The boy, identified only as I.C. in the lawsuit filed by his mother, is 7 years old now and continues to need around-the-clock care, the family’s attorney, Ashley Mitchell, told The Atlanta Journal-Constitution.

“His physicians told the family immediately after this happened that he would never walk, talk, eat, be able to care for himself ever again,” Mitchell said. “That was a message that was given to them very early on. He has surpassed every expectation that’s been given to him by his physicians, but the nature of a traumatic brain injury is just you’re never going to get back to that baseline.”

The family’s nightmare unfolded June 14, 2020, when they went for a swim at Paradise Beach, according to the lawsuit. The area is a cove of Lake Lanier that is capped by the Port of Indecision Marina.

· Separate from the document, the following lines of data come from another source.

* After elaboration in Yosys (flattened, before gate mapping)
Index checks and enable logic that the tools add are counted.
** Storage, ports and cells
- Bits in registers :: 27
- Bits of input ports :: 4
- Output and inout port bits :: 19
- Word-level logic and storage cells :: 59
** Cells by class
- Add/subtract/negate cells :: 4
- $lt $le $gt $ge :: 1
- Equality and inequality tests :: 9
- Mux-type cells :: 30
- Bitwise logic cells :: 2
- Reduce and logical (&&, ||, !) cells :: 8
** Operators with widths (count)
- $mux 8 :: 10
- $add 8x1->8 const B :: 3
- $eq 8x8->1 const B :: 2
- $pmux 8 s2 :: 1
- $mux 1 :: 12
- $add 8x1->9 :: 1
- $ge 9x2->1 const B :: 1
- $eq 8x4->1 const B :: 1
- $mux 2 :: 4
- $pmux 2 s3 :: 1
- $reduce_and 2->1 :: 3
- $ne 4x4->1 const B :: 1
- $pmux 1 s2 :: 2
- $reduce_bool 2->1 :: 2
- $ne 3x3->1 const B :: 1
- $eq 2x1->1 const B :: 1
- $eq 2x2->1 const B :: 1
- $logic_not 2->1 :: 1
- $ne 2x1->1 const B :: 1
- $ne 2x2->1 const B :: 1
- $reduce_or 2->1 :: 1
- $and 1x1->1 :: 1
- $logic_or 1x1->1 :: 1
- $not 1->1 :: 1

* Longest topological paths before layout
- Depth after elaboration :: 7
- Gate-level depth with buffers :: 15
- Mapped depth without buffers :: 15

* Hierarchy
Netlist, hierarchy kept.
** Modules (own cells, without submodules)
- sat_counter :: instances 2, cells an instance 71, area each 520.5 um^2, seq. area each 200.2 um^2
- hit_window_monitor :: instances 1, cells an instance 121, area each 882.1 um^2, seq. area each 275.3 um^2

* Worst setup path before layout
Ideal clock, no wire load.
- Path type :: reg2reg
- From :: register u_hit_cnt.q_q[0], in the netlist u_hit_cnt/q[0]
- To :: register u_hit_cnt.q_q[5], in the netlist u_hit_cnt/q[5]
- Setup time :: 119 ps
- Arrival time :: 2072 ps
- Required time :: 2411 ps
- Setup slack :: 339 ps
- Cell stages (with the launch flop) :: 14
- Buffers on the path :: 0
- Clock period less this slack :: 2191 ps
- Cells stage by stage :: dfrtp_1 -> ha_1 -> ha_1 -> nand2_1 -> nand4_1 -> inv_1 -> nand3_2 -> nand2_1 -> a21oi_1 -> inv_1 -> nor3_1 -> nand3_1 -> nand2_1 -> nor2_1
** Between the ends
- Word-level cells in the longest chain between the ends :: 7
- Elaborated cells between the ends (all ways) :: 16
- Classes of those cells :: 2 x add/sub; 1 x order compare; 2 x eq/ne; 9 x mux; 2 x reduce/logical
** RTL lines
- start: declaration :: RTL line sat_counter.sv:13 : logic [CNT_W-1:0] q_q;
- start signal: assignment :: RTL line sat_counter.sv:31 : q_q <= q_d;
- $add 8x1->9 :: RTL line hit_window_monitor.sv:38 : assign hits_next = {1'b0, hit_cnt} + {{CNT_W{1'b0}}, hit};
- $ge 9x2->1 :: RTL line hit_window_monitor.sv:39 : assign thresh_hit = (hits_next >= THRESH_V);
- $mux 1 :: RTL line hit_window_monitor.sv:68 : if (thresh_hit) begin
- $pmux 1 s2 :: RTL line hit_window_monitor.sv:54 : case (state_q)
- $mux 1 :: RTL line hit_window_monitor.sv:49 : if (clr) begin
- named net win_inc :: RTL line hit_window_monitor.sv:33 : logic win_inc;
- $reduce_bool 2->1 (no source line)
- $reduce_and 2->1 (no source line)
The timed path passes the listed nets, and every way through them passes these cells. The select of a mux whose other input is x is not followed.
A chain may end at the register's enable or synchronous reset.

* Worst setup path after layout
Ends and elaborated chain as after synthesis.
`config.mk`:
```
export PLATFORM = sky130hd
export DESIGN_NAME = uart_rx_chunker
export DESIGN_NICKNAME = d
export VERILOG_FILES = /design/src/rtl/uart_rx_chunker.sv
export SDC_FILE = /design/constraint.sdc
export NUM_CORES = 1
export LEC_CHECK = 0
export BUFFER_PORTS_ARGS = -buffer_cell sky130_fd_sc_hd__buf_4
export CORE_AREA = 2 2 118 131
export CTS_BUF_LIST = sky130_fd_sc_hd__clkbuf_4
export DETAILED_ROUTE_END_ITERATION = 12
export DIE_AREA = 0 0 120 133
export GPL_ROUTABILITY_DRIVEN = 0
export MAX_ROUTING_LAYER = met4
export PLACE_DENSITY = 0.76
export SYNTH_ARGS = -nofsm -noshare
export SYNTH_HDL_FRONTEND = slang
export SYNTH_SLANG_ARGS = --single-unit
```
`constraint.sdc`:
```
create_clock -name CLK -period 3.4 [get_ports CLK]
set_input_delay 0.85 -clock CLK [delete_from_list [all_inputs] [get_ports CLK]]
set_output_delay 0.85 -clock CLK [all_outputs]
set_load 0.1 [all_outputs]
```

No lifeguards were present when I.C. started to drown, the lawsuit alleges, adding that park staff didn’t respond for an estimated 10 minutes. When he was rescued, the boy was rushed to Northeast Georgia Medical Center and then flown to Children’s Healthcare of Atlanta at Egleston Hospital. He was eventually transferred to Scottish Rite Hospital for inpatient rehabilitation for complications caused by cardiac arrest, hypoxic brain injury and acute respiratory failure and released in September 2020, according to the suit.

“He has made great, great strides,” Mitchell said. “And the family is thrilled with any sort of progress that he can make over time.”

The money from the consent judgment, ordered by Gwinnett County Judge Veronica Cope on June 21, will help the family get the equipment and care needed to make the boy’s day-to-day life easier and give him the best chance to regain as much of his health as possible, Mitchell said.

Less than a year before I.C.’s near-drowning, a father and son drowned in the same area of the park on July 11, 2019. Libao Chen, 30, was trying to rescue his son, 9-year-old Ethan, that day when they both went underwater and did not resurface. They died a week later within a day of each other.

In 2021, a boy had to be resuscitated after nearly drowning at the park, Mitchell noted. And on Memorial Day in 2022, 20-year-old Jose Camarillo of Stone Mountain drowned there while swimming.

The family’s recent lawsuit remains active, with one of the eight defendants — Safe Harbor Development LLC — not agreeing to settle. And while it’s not clear if the lawsuit is what led to the beach closure, Mitchell said it asked the park to “take a hard look at their safety measures.”

“We wanted them specifically to hire a consultant to help give them good advice on all aspects that can be improved there in light of all of the multiple tragedies that have happened in the last few years,” she said.